Secessionisti Veneti: "Siamo prigionieri di guerra"

Tutte persone riconducibili alla "ideologia secessionista" e accusati di terrorismo ed eversione.

4 aprile Si continua a parlare dei secessionisti veneti, 24 dei quali arrestati il 2 aprile con l'accusa di terrorismo. Il loro leader, Luigi Faccia, comparso davanti al gip di Vicenza, si è avvalso della facoltà di non rispondere, dichiarandosi però "prigioniero di guerra", e "servitore della Veneta Serenissima Repubblica". Altri imputati hanno scelto la linea del silenzio assoluto. Intanto la Lega Nord ha deciso di fare sua questa battaglia, come ha dimostrato oggi il governatore del Veneto, Zaia:"Liberateli tutti".

I secessionisti veneti in manette

13.03 Arrivano dichiarazioni da parte del segretario della Lega Nord Matteo Salvini: "Cancellano il reato di clandestinità, liberano migliaia di delinquenti con lo svuota-carceri e arrestano chi vuole l'indipendenza. Siamo alla follia. Se lo Stato pensa di fare paura a qualcuno, sbaglia".

11.27 Oltre all'ex parlamentare, nei 24 finiti in manette ci sarebbe anche un leader del movimento dei forconi, Lucio Chiavegato.

10.57 Tra gli arrestati ci sarebbe anche l'ex parlamentare della Lega Nord Franco Rocchetta, tra i promotori del referendum per l'indipendenza del Veneto.
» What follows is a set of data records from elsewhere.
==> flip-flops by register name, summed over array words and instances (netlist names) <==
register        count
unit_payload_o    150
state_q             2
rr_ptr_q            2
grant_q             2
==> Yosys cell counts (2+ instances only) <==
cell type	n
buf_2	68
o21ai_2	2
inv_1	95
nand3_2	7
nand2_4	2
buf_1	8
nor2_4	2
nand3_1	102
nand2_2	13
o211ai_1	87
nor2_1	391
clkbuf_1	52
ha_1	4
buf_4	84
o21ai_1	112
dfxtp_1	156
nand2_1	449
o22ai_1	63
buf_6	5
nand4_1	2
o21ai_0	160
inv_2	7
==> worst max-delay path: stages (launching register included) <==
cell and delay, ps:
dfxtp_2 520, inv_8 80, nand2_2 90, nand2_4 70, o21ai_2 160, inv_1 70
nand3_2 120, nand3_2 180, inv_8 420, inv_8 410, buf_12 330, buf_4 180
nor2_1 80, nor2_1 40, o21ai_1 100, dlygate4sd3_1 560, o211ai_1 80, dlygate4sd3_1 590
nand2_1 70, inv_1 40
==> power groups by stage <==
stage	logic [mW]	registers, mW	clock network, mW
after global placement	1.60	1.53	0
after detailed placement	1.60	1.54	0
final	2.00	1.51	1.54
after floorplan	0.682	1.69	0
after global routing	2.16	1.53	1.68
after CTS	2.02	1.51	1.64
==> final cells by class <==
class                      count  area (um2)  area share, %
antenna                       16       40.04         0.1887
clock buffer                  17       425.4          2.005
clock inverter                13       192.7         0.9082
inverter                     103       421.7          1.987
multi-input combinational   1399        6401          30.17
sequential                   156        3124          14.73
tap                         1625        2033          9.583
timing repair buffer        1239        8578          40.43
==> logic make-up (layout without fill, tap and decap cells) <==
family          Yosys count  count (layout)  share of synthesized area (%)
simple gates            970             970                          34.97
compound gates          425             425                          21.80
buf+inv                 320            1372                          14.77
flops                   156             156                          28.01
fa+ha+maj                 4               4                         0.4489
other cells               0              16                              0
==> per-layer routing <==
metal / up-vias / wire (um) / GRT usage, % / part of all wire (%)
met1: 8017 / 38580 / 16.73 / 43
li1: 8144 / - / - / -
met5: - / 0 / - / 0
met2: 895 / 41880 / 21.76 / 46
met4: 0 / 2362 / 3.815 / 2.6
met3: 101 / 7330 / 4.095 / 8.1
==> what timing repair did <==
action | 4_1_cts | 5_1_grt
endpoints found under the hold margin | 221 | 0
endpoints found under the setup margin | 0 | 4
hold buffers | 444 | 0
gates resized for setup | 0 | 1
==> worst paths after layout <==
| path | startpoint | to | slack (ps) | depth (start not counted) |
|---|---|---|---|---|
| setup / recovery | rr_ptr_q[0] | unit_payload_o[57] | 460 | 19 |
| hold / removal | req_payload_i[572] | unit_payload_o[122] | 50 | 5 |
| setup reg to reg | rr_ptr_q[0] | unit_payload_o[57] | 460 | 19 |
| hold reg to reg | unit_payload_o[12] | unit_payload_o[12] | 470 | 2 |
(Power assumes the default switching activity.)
===== src/rtl/gate_truth_table_checker_dwell_counter.sv =====
// Hold-time counter for one input vector: counts edges since the vector was
// applied, flags the sample point (== SETTLE) and the last hold cycle (== DWELL-1).
module dwell_counter #(
  parameter  int DWELL  = 4,
  parameter  int SETTLE = 2,
  localparam int W      = (DWELL > 1) ? $clog2(DWELL) : 1
) (
  input  logic clk,
  input  logic rst,
  input  logic clr_i,
  input  logic en_i,
  output logic tc_o,
  output logic settle_o
);

  localparam logic [W-1:0] TC_VAL     = W'(DWELL - 1);
  localparam logic [W-1:0] SETTLE_VAL = W'(SETTLE);

  logic [W-1:0] cnt_q;
  logic [W-1:0] cnt_d;

  always_comb begin
    cnt_d = cnt_q;
    if (clr_i)     cnt_d = '0;
    else if (en_i) cnt_d = cnt_q + 1'b1;
  end

  // NOTE: non-blocking assignment so every flop sees pre-edge values.
  always_ff @(posedge clk or posedge rst) begin
    if (rst) cnt_q <= '0;
    else     cnt_q <= cnt_d;
  end

  assign tc_o     = (cnt_q == TC_VAL);
  assign settle_o = (cnt_q == SETTLE_VAL);

endmodule
## config.mk

```make
export PLATFORM = sky130hd
export DESIGN_NAME = srt_order_cmp
export DESIGN_NICKNAME = d
export VERILOG_FILES = /design/src/rtl/srt_pkg.sv /design/src/rtl/srt_order_cmp.sv
export SDC_FILE = /design/constraint.sdc
export NUM_CORES = 1
export LEC_CHECK = 0
export ABC_AREA = 1
export BUFFER_PORTS_ARGS = -buffer_cell sky130_fd_sc_hd__buf_2
export CORE_MARGIN = 2
export CORE_UTILIZATION = 47
export DETAILED_ROUTE_END_ITERATION = 7
export MAX_ROUTING_LAYER = met4
export PLACE_DENSITY = 0.95
export SYNTH_ARGS = -nofsm -noshare
export SYNTH_HDL_FRONTEND = slang
export SYNTH_SLANG_ARGS = --single-unit
```

## constraint.sdc

```tcl
create_clock -name vclk -period 3.3
set_clock_uncertainty 0.15 [all_clocks]
set_input_delay 0.33 -clock vclk [all_inputs]
set_output_delay 0.33 -clock vclk [all_outputs]
set_load 0.05 [all_outputs]
```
I carabinieri stanno procedendo all'arresto di 24 persone riconducibili a "diverse sigle di ideologia secessionista" che avevano progettato iniziative anche violente allo scopo di ottenere l'indipendenza del Veneto dal resto del paese. Arresti seguiti all'inchiesta della procura di Brescia, che ha spiccato accuse di associazione con finalità di terrorismo ed eversione dell'ordine democratico e fabbricazione e detenzione di armi da guerra.

Oltre a questi 24 arresti, sono in corso perquisizioni a carico di altri 27 indagati, in varie città e regioni italiane. "Tra le iniziative documentate dall'indagine figura la costruzione di un carro armato, sottoposto a sequestro, da utilizzare per compiere un'azione eclatante a Venezia in piazza San Marco", così si legge nella nota diffusa dai militari.

E proprio questa notizia relativa al carrarmato fa subito tornare alla mente quell'episodio del 1997, quando il gruppo dei "serenissimi" riuscì a entrare in Piazza San Marco, Venezia, con un finto carrarmato, fino a salire e occupare il campanile di San Marco.

Il tutto avviene a pochi giorni di distanza dal referendum consultivo a cui hanno partecipati i cittadini veneti per chiedere l'indipendenza del Veneto dal resto d'Italia, referendum senza valore legale in cui sono stati conteggiati 2.360.235 voti, pari al 73,2 per cento degli aventi diritto. I sì sono stati 2.102.969, ossia l’89 per cento dei votanti, i no appena 257.276 (il 10,9 per cento).